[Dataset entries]

━━━━━━━━━━━━━━━━━━━━━━━━━━━━━━

$ cat config.mk
export PLATFORM = sky130hd
export DESIGN_NAME = mdio_master
export DESIGN_NICKNAME = d
export VERILOG_FILES = /design/src/rtl/mdio_master.sv
export SDC_FILE = /design/constraint.sdc
export NUM_CORES = 1
export LEC_CHECK = 0
export ABC_CLOCK_PERIOD_IN_PS = 2090
export CAP_MARGIN = 10
export CELL_PAD_IN_SITES_DETAIL_PLACEMENT = 1
export CELL_PAD_IN_SITES_GLOBAL_PLACEMENT = 1
export CORE_AREA = 5 5 116 118
export CTS_BUF_LIST = sky130_fd_sc_hd__clkbuf_4
export CTS_CLUSTER_DIAMETER = 50
export CTS_CLUSTER_SIZE = 40
export DETAILED_ROUTE_END_ITERATION = 12
export DIE_AREA = 0 0 121 123
export PLACE_DENSITY = 0.85
export SLEW_MARGIN = 0
export SYNTH_ARGS = -nofsm -noshare
export SYNTH_HDL_FRONTEND = slang
export SYNTH_SLANG_ARGS = --single-unit
$ cat constraint.sdc
create_clock -name clk -period 2.09 [get_ports clk]
set_clock_uncertainty 0.2 [all_clocks]
set_input_delay 0.627 -clock clk [delete_from_list [all_inputs] [get_ports clk]]
set_output_delay 0.627 -clock clk [all_outputs]
set_load 0.02 [all_outputs]
$ cat src/rtl/mdio_master.sv
// Clause-22 MDIO initiator: turns one accepted command into a 64-bit read or write frame
// on MDC/MDIO and returns read data plus a turnaround-error flag on a one-cycle strobe.
module mdio_master #(
  parameter int unsigned CLK_DIV = 10
) (
  input  logic        clk,
  input  logic        rst_n,
  input  logic        cmd_valid,
  output logic        cmd_ready,
  input  logic        cmd_write,
  input  logic [4:0]  cmd_phy_addr,
  input  logic [4:0]  cmd_reg_addr,
  input  logic [15:0] cmd_wdata,
  output logic        rsp_valid,
  output logic [15:0] rsp_rdata,
  output logic        rsp_err,
  output logic        mdc,
  output logic        mdio_o,
  output logic        mdio_oen,
  input  logic        mdio_i
);

  localparam int unsigned DivW = $clog2(CLK_DIV);
  localparam logic [DivW-1:0] DivLast = DivW'(CLK_DIV - 1);

  localparam logic [1:0] StIdle  = 2'd0;
  localparam logic [1:0] StFrame = 2'd1;
  localparam logic [1:0] StDone  = 2'd2;

  logic [1:0]      state_q;
  logic [DivW-1:0] div_q;
  logic [5:0]      bit_q;
  logic            high_q;
  logic            first_q;
  logic            write_q;
  logic [63:0]     shift_q;
  logic [15:0]     rd_q;
  logic            ta_q;
  logic            mdc_q;
  logic            mdio_o_q;
  logic            mdio_oen_q;
  logic            rsp_valid_q;
  logic [15:0]     rsp_rdata_q;
  logic            rsp_err_q;

  logic       tick;
  logic       rise;
  logic       fall;
  logic       last;
  logic [5:0] next_bit;

  // first_q marks a virtual high phase so bit 0 starts one cycle after accept.
  always_comb begin
    tick     = (state_q == StFrame) && (div_q == DivLast);
    rise     = tick && !high_q;
    fall     = tick && high_q;
    last     = fall && !first_q && (bit_q == 6'd63);
    next_bit = first_q ? 6'd0 : bit_q + 6'd1;
  end

  always_ff @(posedge clk) begin
    if (!rst_n) begin
      state_q     <= StIdle;
      div_q       <= '0;
      bit_q       <= '0;
      high_q      <= 1'b0;
      first_q     <= 1'b0;
      write_q     <= 1'b0;
      shift_q     <= '0;
      rd_q        <= '0;
      ta_q        <= 1'b0;
      mdc_q       <= 1'b0;
      mdio_o_q    <= 1'b1;
      mdio_oen_q  <= 1'b1;
      rsp_valid_q <= 1'b0;
      rsp_rdata_q <= '0;
      rsp_err_q   <= 1'b0;
    end else begin
      rsp_valid_q <= 1'b0;
      unique case (state_q)
        StIdle: begin
          if (cmd_valid) begin
            state_q <= StFrame;
            div_q   <= DivLast;
            high_q  <= 1'b1;
            first_q <= 1'b1;
            bit_q   <= '0;
            write_q <= cmd_write;
            // Read frames carry ones in TA/data; those bits are released, not driven.
            shift_q <= {32'hFFFF_FFFF, 2'b01, cmd_write ? 2'b01 : 2'b10, cmd_phy_addr,
                        cmd_reg_addr, cmd_write ? 2'b10 : 2'b11,
                        cmd_write ? cmd_wdata : 16'hFFFF};
          end
        end
        StFrame: begin
          div_q <= tick ? '0 : div_q + DivW'(1);
          if (rise) begin
            mdc_q  <= 1'b1;
            high_q <= 1'b1;
            if (!write_q && (bit_q == 6'd47)) ta_q <= mdio_i;
            if (!write_q && (bit_q >= 6'd48)) rd_q <= {rd_q[14:0], mdio_i};
          end
          if (fall && !last) begin
            mdc_q      <= 1'b0;
            high_q     <= 1'b0;
            first_q    <= 1'b0;
            bit_q      <= next_bit;
            mdio_o_q   <= shift_q[63];
            shift_q    <= {shift_q[62:0], 1'b1};
            mdio_oen_q <= !write_q && (next_bit >= 6'd46);
          end
          if (last) begin
            state_q     <= StDone;
            mdc_q       <= 1'b0;
            mdio_o_q    <= 1'b1;
            mdio_oen_q  <= 1'b1;
            rsp_valid_q <= 1'b1;
            rsp_rdata_q <= write_q ? 16'h0000 : rd_q;
            rsp_err_q   <= write_q ? 1'b0 : ta_q;
          end
        end
        StDone: state_q <= StIdle;
        default: state_q <= StIdle;
      endcase
    end
  end

  assign cmd_ready = (state_q == StIdle);
  assign rsp_valid = rsp_valid_q;
  assign rsp_rdata = rsp_rdata_q;
  assign rsp_err   = rsp_err_q;
  assign mdc       = mdc_q;
  assign mdio_o    = mdio_o_q;
  assign mdio_oen  = mdio_oen_q;

endmodule
==> results of run 1 <==
## worst paths after layout
| check | end | slack, ns | depth (start not counted) |
|---|---|---|---|
| setup / recovery | rsp_rdata[4] | 0.05 | 1 |
| hold / removal | rsp_rdata[12] | 0.26 | 2 |
| setup reg to reg | shift_q[2] | 0.08 | 7 |
| hold reg to reg | rsp_rdata[12] | 0.26 | 2 |
## where the power goes
part           switching, W  leakage [nW]  internal (W)
clock network      0.000922         0.138      0.000711
logic              0.000249          1.09      0.000253
registers         0.0000755         0.960       0.00235
total               0.00125          2.19       0.00331
## worst reg2reg max path: cells and delay by family, from the launching register on
family,cells,cell delay [ns]
fa+ha+maj,1,0.21
flops,1,0.38
simple gates,2,0.46
compound gates,1,0.19
buf+inv,2,0.26
mux,1,0.24
## metal layers
metal | share of wire, % | global-route usage, %
met2 | 50 | 31.0
met4 | 2.2 | 6.66
met3 | 4.0 | 4.16
met5 | 0 | 0
met1 | 44 | 22.7
## state kept, by name, indices dropped and copies added, names as in the netlist, 2 cells and up
name	count
div_q	4
bit_q	6
state_q	2
rd_q	16
rsp_rdata	16
shift_q	64
## final cells by class
cell class,count,area [µm²]
diodes,1,2.50
clock buffers,17,128
clock inverters,15,155
fillers,1392,6380
inverters,3,11.3
multi-input cells,344,2330
flip-flops and latches,117,2340
well taps,172,215
repair buffers,87,798
## stage by stage
stage | cell area [µm²] | cells | worst slack, ns | power (W) | hold slack (ns)
2_1_floorplan | 4920 | 514 | 0.0975 | 0.00277 | 0.232
3_5_place_dp | 5690 | 721 | -0.436 | 0.00296 | 0.250
3_3_place_gp | 5690 | 721 | -0.404 | 0.00292 | 0.241
4_1_cts | 5960 | 753 | 0.00128 | 0.00458 | 0.263
5_1_grt | 5980 | 756 | -0.0158 | 0.00475 | 0.288
6_report | 5980 | 756 | 0.0493 | 0.00456 | 0.259
## what timing repair did
item | 4_1_cts | 5_1_grt
buffers inserted | 0 | 2
hold buffers | 0 | 0
pin swaps | 0 | 1
resized for setup | 39 | 31
setup endpoints to repair | 75 | 95
## cell families (layout without fill, tap and decap cells)
| group | after synthesis | in the layout | synth area share, % |
|---|---|---|---|
| AO/OA/AOI/OAI | 136 | 136 | 21.6 |
| XOR/XNOR | 6 | 6 | 1.07 |
| adder cells (fa/ha/maj) | 3 | 3 | 0.762 |
| buffers and inverters | 53 | 122 | 5.92 |
| flip-flops | 117 | 117 | 47.6 |
| multiplexers | 19 | 19 | 3.86 |
| other | 0 | 1 | 0 |
| AND/OR/NAND/NOR | 180 | 180 | 19.2 |
## placed cells by master (no fill, tap or decap), types with 11 or more instances in the layout
cell / Yosys / final
dfxtp_1: 117 / 115
mux2i_1: 19 / 19
o221a_2: 33 / 33
a211oi_1: 11 / 11
nand3b_1: 33 / 33
clkdlybuf4s50_1: 0 / 29
o211ai_1: 18 / 18
a21oi_1: 40 / 39
nand2_1: 95 / 94
clkdlybuf4s15_1: 0 / 11
nor2_1: 15 / 14
buf_4: 2 / 30
clkbuf_4: 0 / 17
==> results_dict.tcl, run 1 <==
set metrics [dict create \
    status "complete, no violations" \
    synth_top_area_share_pct 47.6 \
    post_drt_wl_per_cell_um 17.5 \
    cpMaxStageDelayCell "dfxtp_1" \
    power.density_nw_per_um2 762 \
    io_buffers 52 \
    hold_violations 0 \
    synth_common_cells "117 x dfxtp_1, 95 x nand2_1, 40 x a21oi_1" \
    ctsRootBufferMaster "clkbuf_4" \
    chipHeight_um 123 \
    synth_area_leaders "dfxtp_1 48%, o221a_2 7.5%, nand2_1 7.2%" \
    period_share_pct 97.6 \
    first_pass_iters 4 \
    grtUsageTotal_pct 18.2 \
    cts_tree "done" \
    grt_pass1_vias 4405 \
    path_buf_inv 1 \
    drcViolationCount 0 \
    grt_overflow_total 0 \
    area_delta_synth_final_pct 21.5 \
    start_util_pct 39.8 \
    timing.setup.critical_path_class "flip-flop to output pin" \
    fin_util_pct 48.4 \
    hp-start "rsp_rdata[12]" \
    clockBufferDepth 2 \
    clk_pin_slew_ns 0.11 \
    grt_start_max_net_pins 80 \
    seq_area_frac_synth_pct 47.6 \
    place_hpwl_um 8870 \
    core_um2 12400 \
    drv_slew 0 \
    antenna_found_initial 1 \
    vias 4165 \
    cp-start-kind "flip-flop" \
    tns_ns 0 \
    synth_flop_cell "dfxtp_1" \
    synth_cells 514 \
    synth_warnings 0 \
    cp.required_ns 1.26 \
    cts_buffers 17 \
    layout-drive-gt1-share_pct 22.8 \
    synth_largest_area_cell "dfxtp_1" \
    synth_enable_flop_cells 0 \
    final_antenna_net_count 0 \
    die_w_um 121 \
    syn-num-nets 548 \
    end_kind "output pin" \
    ir_worst_vdd_v 0.000299 \
    ys_seq_elements 117 \
    max_freq_mhz 490 \
    drt-initial-drc-count 251 \
    synth_most_common_cell "dfxtp_1" \
    maxCapViolCount 0 \
    finalCriticalPeriod_ns 2.04 \
    h-tree-depth 4 \
    finalSetupViolCount 0 \
    clock_sinks 117 \
    worstSetupStartpoint "rsp_rdata[4]" \
    place_congestion 0.796 \
    die_area_um2 14900 \
    r2r_start "div_q[1]" \
    synth.distinct_cells 57 \
    grt_pass1_wl_um 21800 \
    worstPathMaxFanout 2 \
    hold_path_class "flip-flop to flip-flop" \
    slew-limit-headroom_pct 65.8 \
    io-pin-count 53 \
    cpLargestDelayFamily "flip-flops" \
    ys_async_sr_fraction_pct 0 \
    slowest_delay_ns 0.36 \
    arrival_ns 1.21 \
    path_cells "clkdlybuf4s15_1" \
    wl_um 13200 \
    synth_area_um2 4920 \
    clock_latency_ns 0.55 \
    p_leak_nw 2.19 \
    num_rows 41 \
    worst_pin_slew_ns 0.506 \
    avgSynthCellArea_um2 9.58 \
    vias_per_cell 5.51 \
    nets 604 \
]
Power figures use the tool's default switching activity.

━━━━━━━━━━━━━━━━━━━━━━━━━━━━━━

* [What the task asks]
Your answer should consist of each line of the data above in which the word "repair" occurs.

* [Your solution]
repair buffers,87,798
## what timing repair did
setup endpoints to repair | 75 | 95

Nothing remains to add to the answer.